Stored data

## src/rtl/shift_in_pkg.sv

```systemverilog
package shift_in_pkg;
  localparam int unsigned DEF_WIDTH = 8;

  typedef enum logic [1:0] {
    ST_IDLE,
    ST_SHIFT,
    ST_DONE
  } sh_state_e;
endpackage

```

## src/rtl/shift_in_ctrl.sv

```systemverilog
module shift_in_ctrl
  import shift_in_pkg::*;
#(
  parameter int unsigned WIDTH = DEF_WIDTH,
  localparam int unsigned CNT_W = (WIDTH > 1) ? $clog2(WIDTH) : 1
) (
  input  logic             clk_i,
  input  logic             rst_ni,
  input  logic             start_i,
  output logic             shift_en_o,
  output logic             busy_o,
  output logic             done_o,
  output logic             irq_o,
  output logic [CNT_W-1:0] cnt_o
);
  localparam logic [CNT_W-1:0] LAST = CNT_W'(WIDTH - 1);

  sh_state_e        state_q;
  logic [CNT_W-1:0] cnt_q;
  logic             irq_q;
  logic             last_bit;

  assign last_bit = (cnt_q == LAST);

  always_ff @(posedge clk_i or negedge rst_ni) begin
    if (!rst_ni) begin
      state_q <= ST_IDLE;
      cnt_q   <= '0;
      irq_q   <= 1'b0;
    end else if (start_i) begin
      // read restarts regardless of state
      state_q <= ST_SHIFT;
      cnt_q   <= '0;
      irq_q   <= 1'b0;
    end else if (state_q == ST_SHIFT) begin
      cnt_q <= cnt_q + 1'b1;
      irq_q <= last_bit;
      if (last_bit) state_q <= ST_DONE;
    end else begin
      irq_q <= 1'b0;
    end
  end

  assign busy_o     = (state_q == ST_SHIFT);
  assign done_o     = (state_q == ST_DONE);
  assign irq_o      = irq_q;
  assign shift_en_o = busy_o & ~start_i;
  assign cnt_o      = cnt_q;
endmodule

```

## src/rtl/shift_in_dp.sv

```systemverilog
module shift_in_dp
  import shift_in_pkg::*;
#(
  parameter int unsigned WIDTH = DEF_WIDTH
) (
  input  logic             clk_i,
  input  logic             rst_ni,
  input  logic             shift_en_i,
  input  logic             sdata_i,
  output logic [WIDTH-1:0] data_o
);
  logic [WIDTH-1:0] sr_q;

  for (genvar i = 0; i < WIDTH; i++) begin : g_bit
    logic nxt;
    if (i == 0) begin : g_lsb
      assign nxt = sdata_i;
    end else begin : g_up
      assign nxt = sr_q[i-1];
    end

    always_ff @(posedge clk_i or negedge rst_ni) begin
      if (!rst_ni)         sr_q[i] <= 1'b0;
      else if (shift_en_i) sr_q[i] <= nxt;
    end
  end

  assign data_o = sr_q;
endmodule

```

## src/rtl/shift_in_reg.sv

```systemverilog
module shift_in_reg
  import shift_in_pkg::*;
#(
  parameter int unsigned WIDTH = DEF_WIDTH,
  localparam int unsigned CNT_W = (WIDTH > 1) ? $clog2(WIDTH) : 1
) (
  input  logic             clk_i,
  input  logic             rst_ni,
  input  logic             cs_i,
  input  logic             rd_i,
  output logic [WIDTH-1:0] rdata_o,
  output logic             busy_o,
  output logic             done_o,
  output logic             irq_o,
  output logic             sclk_o,
  input  logic             sdata_i
);
  logic             rd_hit;
  logic             shift_en;
  logic [WIDTH-1:0] data_q;
  logic [CNT_W-1:0] cnt_q;

  assign rd_hit = cs_i & rd_i;

  shift_in_ctrl #(.WIDTH(WIDTH)) u_ctrl (
    .clk_i      (clk_i),
    .rst_ni     (rst_ni),
    .start_i    (rd_hit),
    .shift_en_o (shift_en),
    .busy_o     (busy_o),
    .done_o     (done_o),
    .irq_o      (irq_o),
    .cnt_o      (cnt_q)
  );

  shift_in_dp #(.WIDTH(WIDTH)) u_dp (
    .clk_i      (clk_i),
    .rst_ni     (rst_ni),
    .shift_en_i (shift_en),
    .sdata_i    (sdata_i),
    .data_o     (data_q)
  );

  assign rdata_o = rd_hit ? data_q : '0;
  // pin only: idles high, mirrors clock during capture
  assign sclk_o  = ~busy_o | clk_i;
endmodule

```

• Task item: Reproduce each line above exactly.

• Exercise answer:
## src/rtl/shift_in_pkg.sv

```systemverilog
package shift_in_pkg;
  localparam int unsigned DEF_WIDTH = 8;

  typedef enum logic [1:0] {
    ST_IDLE,
    ST_SHIFT,
    ST_DONE
  } sh_state_e;
endpackage

```

## src/rtl/shift_in_ctrl.sv

```systemverilog
module shift_in_ctrl
  import shift_in_pkg::*;
#(
  parameter int unsigned WIDTH = DEF_WIDTH,
  localparam int unsigned CNT_W = (WIDTH > 1) ? $clog2(WIDTH) : 1
) (
  input  logic             clk_i,
  input  logic             rst_ni,
  input  logic             start_i,
  output logic             shift_en_o,
  output logic             busy_o,
  output logic             done_o,
  output logic             irq_o,
  output logic [CNT_W-1:0] cnt_o
);
  localparam logic [CNT_W-1:0] LAST = CNT_W'(WIDTH - 1);

  sh_state_e        state_q;
  logic [CNT_W-1:0] cnt_q;
  logic             irq_q;
  logic             last_bit;

  assign last_bit = (cnt_q == LAST);

  always_ff @(posedge clk_i or negedge rst_ni) begin
    if (!rst_ni) begin
      state_q <= ST_IDLE;
      cnt_q   <= '0;
      irq_q   <= 1'b0;
    end else if (start_i) begin
      // read restarts regardless of state
      state_q <= ST_SHIFT;
      cnt_q   <= '0;
      irq_q   <= 1'b0;
    end else if (state_q == ST_SHIFT) begin
      cnt_q <= cnt_q + 1'b1;
      irq_q <= last_bit;
      if (last_bit) state_q <= ST_DONE;
    end else begin
      irq_q <= 1'b0;
    end
  end

  assign busy_o     = (state_q == ST_SHIFT);
  assign done_o     = (state_q == ST_DONE);
  assign irq_o      = irq_q;
  assign shift_en_o = busy_o & ~start_i;
  assign cnt_o      = cnt_q;
endmodule

```

## src/rtl/shift_in_dp.sv

```systemverilog
module shift_in_dp
  import shift_in_pkg::*;
#(
  parameter int unsigned WIDTH = DEF_WIDTH
) (
  input  logic             clk_i,
  input  logic             rst_ni,
  input  logic             shift_en_i,
  input  logic             sdata_i,
  output logic [WIDTH-1:0] data_o
);
  logic [WIDTH-1:0] sr_q;

  for (genvar i = 0; i < WIDTH; i++) begin : g_bit
    logic nxt;
    if (i == 0) begin : g_lsb
      assign nxt = sdata_i;
    end else begin : g_up
      assign nxt = sr_q[i-1];
    end

    always_ff @(posedge clk_i or negedge rst_ni) begin
      if (!rst_ni)         sr_q[i] <= 1'b0;
      else if (shift_en_i) sr_q[i] <= nxt;
    end
  end

  assign data_o = sr_q;
endmodule

```

## src/rtl/shift_in_reg.sv

```systemverilog
module shift_in_reg
  import shift_in_pkg::*;
#(
  parameter int unsigned WIDTH = DEF_WIDTH,
  localparam int unsigned CNT_W = (WIDTH > 1) ? $clog2(WIDTH) : 1
) (
  input  logic             clk_i,
  input  logic             rst_ni,
  input  logic             cs_i,
  input  logic             rd_i,
  output logic [WIDTH-1:0] rdata_o,
  output logic             busy_o,
  output logic             done_o,
  output logic             irq_o,
  output logic             sclk_o,
  input  logic             sdata_i
);
  logic             rd_hit;
  logic             shift_en;
  logic [WIDTH-1:0] data_q;
  logic [CNT_W-1:0] cnt_q;

  assign rd_hit = cs_i & rd_i;

  shift_in_ctrl #(.WIDTH(WIDTH)) u_ctrl (
    .clk_i      (clk_i),
    .rst_ni     (rst_ni),
    .start_i    (rd_hit),
    .shift_en_o (shift_en),
    .busy_o     (busy_o),
    .done_o     (done_o),
    .irq_o      (irq_o),
    .cnt_o      (cnt_q)
  );

  shift_in_dp #(.WIDTH(WIDTH)) u_dp (
    .clk_i      (clk_i),
    .rst_ni     (rst_ni),
    .shift_en_i (shift_en),
    .sdata_i    (sdata_i),
    .data_o     (data_q)
  );

  assign rdata_o = rd_hit ? data_q : '0;
  // pin only: idles high, mirrors clock during capture
  assign sclk_o  = ~busy_o | clk_i;
endmodule

```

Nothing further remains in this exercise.